Properties of Inequalities I am unable to understand the following statements. If someone can explain with the help of numerical examples it would be great:


*

*If sides of an inequality are both positive or both negative, taking the reciprocal reverses the inequality

*If $0<x<1$ and $m$ and $n$ are integers with $m>n$, then $x^m<x^n<x$

*If $0<x<1$, then $\sqrt{x}>x$

*If $0<x<1$, then $\dfrac{1}{x}>x$ and $\dfrac{1}{x}>1$
 A: Below are some numerical examples of each of these inequalities.


*

*You know that $2<4$. Now, $0.5=\dfrac{1}{2} > \dfrac{1}{4}=0.25$. Similarly, $-2>-4$. now, $-0.5=\dfrac{-1}{2}<\dfrac{-1}{4}=0.25$.

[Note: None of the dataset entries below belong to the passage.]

**src/logic/nvm_seq_pkg.sv**
```systemverilog
`default_nettype none
package nvm_seq_pkg;
  // clock and timing
  localparam int MCLK_MHZ    = 250;
  localparam int T_PROG_NS   = 2000;
  localparam int T_ERASE_NS  = 6000;
  localparam int PROG_CYC    = (T_PROG_NS * MCLK_MHZ + 999) / 1000;
  localparam int ERASE_CYC   = (T_ERASE_NS * MCLK_MHZ + 999) / 1000;
  localparam int CNT_W       = 16;

  // register offsets
  localparam logic [7:0] REG_CTRLA   = 8'h00;
  localparam logic [7:0] REG_CTRLB   = 8'h04;
  localparam logic [7:0] REG_STATUS  = 8'h08;
  localparam logic [7:0] REG_INTSTAT = 8'h0c;
  localparam logic [7:0] REG_INTMASK = 8'h10;
  localparam logic [7:0] REG_ADDR    = 8'h14;
  localparam logic [7:0] REG_LOCK    = 8'h18;

  // field positions
  localparam int CMD_LSB     = 0;
  localparam int CMD_W       = 7;
  localparam int KEY_LSB     = 8;
  localparam int KEY_W       = 8;
  localparam int CB_MANUAL   = 0;
  localparam int ST_LOADED   = 0;
  localparam int ST_LOCKERR  = 1;
  localparam int ST_READY    = 2;
  localparam int IS_DONE     = 0;
  localparam int IS_LOCKERR  = 1;
  localparam int IS_W        = 2;

  // commands and execute key
  localparam logic [CMD_W-1:0] CMD_ERASE_ROW  = 7'h02;
  localparam logic [CMD_W-1:0] CMD_WRITE_PAGE = 7'h04;
  localparam logic [CMD_W-1:0] CMD_RWW_ERASE  = 7'h1a;
  localparam logic [CMD_W-1:0] CMD_RWW_WRITE  = 7'h1c;
  localparam logic [CMD_W-1:0] CMD_BUF_CLEAR  = 7'h44;
  localparam logic [KEY_W-1:0] EXEC_KEY       = 8'ha5;

  // reset values
  localparam logic             MANUAL_RST  = 1'b0;
  localparam logic [IS_W-1:0]  INTMASK_RST = 2'h0;

  typedef enum logic [1:0] {S_IDLE, S_PROG, S_ERASE} seq_state_t;
endpackage
`default_nettype wire

```
**src/logic/nvm_page_write_erase.sv**
```systemverilog
// Our own choices: the placing of the registers and the address-and-strobe port.
`default_nettype none
//Function
//- one page buffer feeds both main array and rww data array
//- each memory write loads buffer and captures address register
//- status bit shows whether page buffer holds loaded data
//- in automatic mode writing last page word starts programming
//- while busy, ready flag low and memory accesses stalled
//- buffer set to all ones after each page program
//- buffer clear command discards buffer contents
//- row erase sets addressed row to ones, rww variant likewise
//- erase of locked row skipped and lock error flag set
//- erase row chosen from any address inside it
//- automatic program uses address captured by last bus write
module nvm_page_write_erase
  import nvm_seq_pkg::*;
#(
  parameter int ADDR_W       = 16,
  parameter int PAGE_WORDS   = 16,
  parameter int ROW_PAGES    = 4,
  parameter int LOCK_REGIONS = 16
) (
  // clock and reset
  input  wire logic                          mclk,
  input  wire logic                          rstn,
  // register port
  input  wire logic [7:0]                    reg_addr,
  input  wire logic [31:0]                   reg_wdata,
  input  wire logic                          reg_wr,
  input  wire logic                          reg_rd,
  output var  logic [31:0]                   reg_rdata,
  // memory space write port
  input  wire logic                          mem_wr,
  input  wire logic                          mem_rww,
  input  wire logic [ADDR_W-1:0]             mem_addr,
  input  wire logic [31:0]                   mem_wdata,
  output var  logic                          mem_stall,
  // array macro side
  output var  logic                          nvm_prog,
  output var  logic                          nvm_erase,
  output var  logic                          nvm_op_rww,
  output var  logic [ADDR_W-1:0]             nvm_op_addr,
  input  wire logic [$clog2(PAGE_WORDS)-1:0] pb_rd_idx,
  output var  logic [31:0]                   pb_rd_data,
  // interrupt
  output var  logic                          irq
);
  localparam int PW_B = $clog2(PAGE_WORDS);
  localparam int RW_B = $clog2(PAGE_WORDS * ROW_PAGES);
  localparam int LR_B = $clog2(LOCK_REGIONS);

  if ((1 << PW_B) != PAGE_WORDS || (1 << RW_B) != PAGE_WORDS * ROW_PAGES
      || (1 << LR_B) != LOCK_REGIONS || LOCK_REGIONS > 32
      || RW_B + LR_B > ADDR_W || ADDR_W > 32) begin : g_bad
    $error("nvm_page_write_erase: unsupported geometry");
  end
  function automatic logic [ADDR_W-1:0] page_base(
      input logic [ADDR_W-1:0] a);
    page_base = {a[ADDR_W-1:PW_B], {PW_B{1'b0}}};
  endfunction
  function automatic logic [ADDR_W-1:0] row_base(
      input logic [ADDR_W-1:0] a);
    row_base = {a[ADDR_W-1:RW_B], {RW_B{1'b0}}};
  endfunction

  seq_state_t                state;
  seq_state_t                next_state;
  logic [CNT_W-1:0]          cnt;
  logic [CNT_W-1:0]          next_cnt;
  logic                      manual;
  logic                      next_manual;
  logic [ADDR_W-1:0]         nvm_addr;
  logic [ADDR_W-1:0]         next_nvm_addr;
  logic                      loaded;
  logic                      next_loaded;
  logic                      lock_err;
  logic                      next_lock_err;
  logic [IS_W-1:0]           intstat;
  logic [IS_W-1:0]           next_intstat;
  logic [IS_W-1:0]           intmask;
  logic [IS_W-1:0]           next_intmask;
  logic [LOCK_REGIONS-1:0]   lock_bits;
  logic [LOCK_REGIONS-1:0]   next_lock_bits;
  logic [31:0]               next_rdata;
  logic                      next_prog;
  logic                      next_erase;
  logic                      next_op_rww;
  logic [ADDR_W-1:0]         next_op_addr;
  logic                      buf_clear;
  logic [IS_W-1:0]           ev_set;
  logic                      mem_take;
  logic                      auto_go;
  logic                      cmd_go;
  logic [CMD_W-1:0]          cmd;
  logic                      row_locked;

  // stall is registered from next_state, so a write is taken only idle
  assign mem_take = mem_wr && state == S_IDLE;
  assign auto_go  = mem_take && !manual
                    && mem_addr[PW_B-1:0] == PW_B'(PAGE_WORDS - 1);
  assign cmd      = reg_wdata[CMD_LSB +: CMD_W];
  // a memory write in the same cycle wins; the command is dropped
  assign cmd_go   = reg_wr && reg_addr == REG_CTRLA && state == S_IDLE
                    && !mem_wr && reg_wdata[KEY_LSB +: KEY_W] == EXEC_KEY;
  assign row_locked = lock_bits[nvm_addr[ADDR_W-1 -: LR_B]];

  always_comb begin
    next_state    = state;
    next_cnt      = cnt;
    next_manual   = manual;
    next_nvm_addr = nvm_addr;
    next_loaded   = loaded;
    next_lock_err = lock_err;
    next_intmask  = intmask;
    next_lock_bits = lock_bits;
    next_prog     = 1'b0;
    next_erase    = 1'b0;
    next_op_rww   = nvm_op_rww;
    next_op_addr  = nvm_op_addr;
    buf_clear     = 1'b0;
    ev_set        = '0;
    if (cmd_go) begin
      unique case (cmd)
        CMD_WRITE_PAGE, CMD_RWW_WRITE: begin
          next_state   = S_PROG;
          next_cnt     = CNT_W'(PROG_CYC - 1);
          next_prog    = 1'b1;
          next_op_rww  = cmd == CMD_RWW_WRITE;
          next_op_addr = page_base(nvm_addr);
        end
        CMD_ERASE_ROW, CMD_RWW_ERASE: begin
          if (row_locked) begin
            next_lock_err      = 1'b1;
            ev_set[IS_LOCKERR] = 1'b1;
          end else begin
            next_state   = S_ERASE;
            next_cnt     = CNT_W'(ERASE_CYC - 1);
            next_erase   = 1'b1;
            next_op_rww  = cmd == CMD_RWW_ERASE;
            next_op_addr = row_base(nvm_addr);
          end
        end
        CMD_BUF_CLEAR: begin
          buf_clear   = 1'b1;
          next_loaded = 1'b0;
        end
        default: ;
      endcase
    end
    if (mem_take) begin
      next_nvm_addr = mem_addr;
      next_loaded   = 1'b1;
    end
    if (auto_go) begin
      next_state   = S_PROG;
      next_cnt     = CNT_W'(PROG_CYC - 1);
      next_prog    = 1'b1;
      next_op_rww  = mem_rww;
      next_op_addr = page_base(mem_addr);
    end
    if (state != S_IDLE) begin
      if (cnt == '0) begin
        next_state      = S_IDLE;
        ev_set[IS_DONE] = 1'b1;
        if (state == S_PROG) begin
          buf_clear   = 1'b1;
          next_loaded = 1'b0;
        end
      end else begin
        next_cnt = cnt - CNT_W'(1);
      end
    end
    if (reg_wr) begin
      unique case (reg_addr)
        REG_CTRLB:   next_manual = reg_wdata[CB_MANUAL];
        REG_INTMASK: next_intmask = reg_wdata[IS_W-1:0];
        REG_LOCK:    next_lock_bits = reg_wdata[LOCK_REGIONS-1:0];
        REG_ADDR: begin
          if (!mem_take) begin
            next_nvm_addr = reg_wdata[ADDR_W-1:0];
          end
        end
        REG_STATUS: begin
          // write one clears; a new lock error in this cycle wins
          if (reg_wdata[ST_LOCKERR] && !ev_set[IS_LOCKERR]) begin
            next_lock_err = 1'b0;
          end
        end
        default: ;
      endcase
    end
  end

  // interrupt status: read clears, a set in the same cycle wins
  always_comb begin
    next_intstat = intstat;
    if (reg_rd && reg_addr == REG_INTSTAT) begin
      next_intstat = '0;
    end
    next_intstat = next_intstat | ev_set;
  end
  always_comb begin
    next_rdata = '0;
    if (reg_rd) begin
      unique case (reg_addr)
        REG_CTRLB:   next_rdata[CB_MANUAL] = manual;
        REG_STATUS: begin
          next_rdata[ST_LOADED]  = loaded;
          next_rdata[ST_LOCKERR] = lock_err;
          next_rdata[ST_READY]   = state == S_IDLE;
        end
        REG_INTSTAT: next_rdata[IS_W-1:0] = intstat;
        REG_INTMASK: next_rdata[IS_W-1:0] = intmask;
        REG_ADDR:    next_rdata[ADDR_W-1:0] = nvm_addr;
        REG_LOCK:    next_rdata[LOCK_REGIONS-1:0] = lock_bits;
        default:     next_rdata = '0;
      endcase
    end
  end

  always_ff @(posedge mclk) begin
    if (!rstn) begin
      state       <= S_IDLE;
      cnt         <= '0;
      manual      <= MANUAL_RST;
      nvm_addr    <= '0;
      loaded      <= 1'b0;
      lock_err    <= 1'b0;
      intstat     <= '0;
      intmask     <= INTMASK_RST;
      lock_bits   <= '0;
      reg_rdata   <= '0;
      mem_stall   <= 1'b0;
      nvm_prog    <= 1'b0;
      nvm_erase   <= 1'b0;
      nvm_op_rww  <= 1'b0;
      nvm_op_addr <= '0;
      irq         <= 1'b0;
    end else begin
      state       <= next_state;
      cnt         <= next_cnt;
      manual      <= next_manual;
      nvm_addr    <= next_nvm_addr;
      loaded      <= next_loaded;
      lock_err    <= next_lock_err;
      intstat     <= next_intstat;
      intmask     <= next_intmask;
      lock_bits   <= next_lock_bits;
      reg_rdata   <= next_rdata;
      mem_stall   <= next_state != S_IDLE;
      nvm_prog    <= next_prog;
      nvm_erase   <= next_erase;
      nvm_op_rww  <= next_op_rww;
      nvm_op_addr <= next_op_addr;
      irq         <= |(next_intstat & next_intmask);
    end
  end

  page_buffer #(
    .WORDS (PAGE_WORDS),
    .W     (32)
  ) u_buf (
    .mclk    (mclk),
    .rstn    (rstn),
    .wr_en   (mem_take),
    .wr_idx  (mem_addr[PW_B-1:0]),
    .wr_data (mem_wdata),
    .clear   (buf_clear),
    .rd_idx  (pb_rd_idx),
    .rd_data (pb_rd_data)
  );

  logic [CNT_W-1:0] stall_len;
  always_ff @(posedge mclk) begin
    if (!rstn || !mem_stall) begin
      stall_len <= '0;
    end else begin
      stall_len <= stall_len + CNT_W'(1);
    end
  end
endmodule
`default_nettype wire

```
**src/logic/page_buffer.sv**
```systemverilog
`default_nettype none
module page_buffer #(
  parameter int WORDS = 16,
  parameter int W     = 32
) (
  // clock and reset
  input  wire logic                     mclk,
  input  wire logic                     rstn,
  // load side
  input  wire logic                     wr_en,
  input  wire logic [$clog2(WORDS)-1:0] wr_idx,
  input  wire logic [W-1:0]             wr_data,
  input  wire logic                     clear,
  // fetch side
  input  wire logic [$clog2(WORDS)-1:0] rd_idx,
  output var  logic [W-1:0]             rd_data
);
  logic [W-1:0] mem [WORDS];

  // erased state of the buffer is all ones; a load in the clear cycle
  // lands on top of the cleared contents
  always_ff @(posedge mclk) begin
    if (!rstn || clear) begin
      for (int i = 0; i < WORDS; i++) begin
        mem[i] <= '1;
      end
    end
    if (rstn && wr_en) begin
      mem[wr_idx] <= wr_data;
    end
  end

  always_ff @(posedge mclk) begin
    if (!rstn) begin
      rd_data <= '1;
    end else begin
      rd_data <= mem[rd_idx];
    end
  end
endmodule
`default_nettype wire

```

*Consider $a=4$ and $x=0.5$. Everything meets the stipulations. Then $xa=0.5(4)=2<4=a$.

*Suppose $x=\dfrac{1}{2}$ and $m=3$ and $n=2$. Then we have that $\left(\dfrac{1}{2}\right)^3 = \dfrac{1}{8}$. Furthermore, $\left(\dfrac{1}{2}\right)^2 = \dfrac{1}{4}$. We know that $\dfrac{1}{8}<\dfrac{1}{4}$.

*Suppose that $x=\dfrac{1}{4}$. Then we have that $\sqrt{\dfrac{1}{4}}=\dfrac{1}{2}$. Furthermore, we know that $\dfrac{1}{2}>\dfrac{1}{4}$.

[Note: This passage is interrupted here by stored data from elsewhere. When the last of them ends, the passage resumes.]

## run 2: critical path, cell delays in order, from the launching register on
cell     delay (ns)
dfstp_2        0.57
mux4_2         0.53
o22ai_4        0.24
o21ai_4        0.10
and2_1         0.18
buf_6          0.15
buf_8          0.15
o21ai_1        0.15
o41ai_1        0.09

*Suppose that $x=\dfrac{1}{2}$. Then we know that $\dfrac{1}{\left(\frac{1}{2}\right)}=2$. Furthermore, $2>\dfrac{1}{2}$. Also, $\dfrac{2}>1$.

A: These statements can all be shown using basic rules of algebra.
The first statement "If both sides of an inequality are both positive and both negative, taking the reciprocal reverses the inequality", can be easily understood by considering $a>b$ for some real-numbers $a$ and $b$. Clearly $\frac{1}{a}<\frac{1}{b}$ for the bigger the number the smaller it's reciprocal is. For instance if we take $a=2, b=1$, we have:
$$2>1 \text{ and } \frac{1}{2}<1$$
For the second statement, if we have $0<x<1$ then clearly multiplying a number by it will make it smaller because it is the same as dividing by some number greater than $1$. For instance, if we take $x=0.5=\frac{1}{2}$ then we have $ax=\frac{a}{2}<a$.
For the third statement we can remember that raising a base $b$ to a power $m$ can be viewed as multiplying $b$ by itself $m$ times, i.e.:
$$b^{m}=\underbrace{b\times \cdots \times b}_{m}$$
As we have $0<x<1$ multiplying $x$ by itself will give a smaller number still between $0$ and $1$. The more times we multiply itself by itself the smaller the result will be. For instance, if we take $x=0.5=\frac{1}{2}$ again and $n=2,m=3$ then we have: 
$$x^n=\left(\frac{1}{2}\right)^{2}=\frac{1}{4} \text{ and } x^{m}=\left(\frac{1}{2}\right)^{3}=\frac{1}{8}$$
And so clearly as $\frac{1}{8}<\frac{1}{4}<\frac{1}{2}$ we have $x^{m}<x^{n}<x$.
For your fourth statement, a nice way to view a square root for positive real numbers is bringing the number closer to $1$, so for some $x$ between $0$ and $1$ we have $\sqrt{x}>x$. This is obvious by squaring both sides to give $x>x^{2}$, which is clearly true as we showed in your third statement.
For your last statement it can be clearly seen to be true as dividing a number by some small $x$ is similar to asking how many times can $x$ fit into that number, therefore if $x$ is really small, it can clearly fit into $1$ many times. For a numerical example we can again take $x=\frac{1}{2}$, therefore we have $\frac{1}{x}=\frac{1}{\frac{1}{2}}=2>1>x$.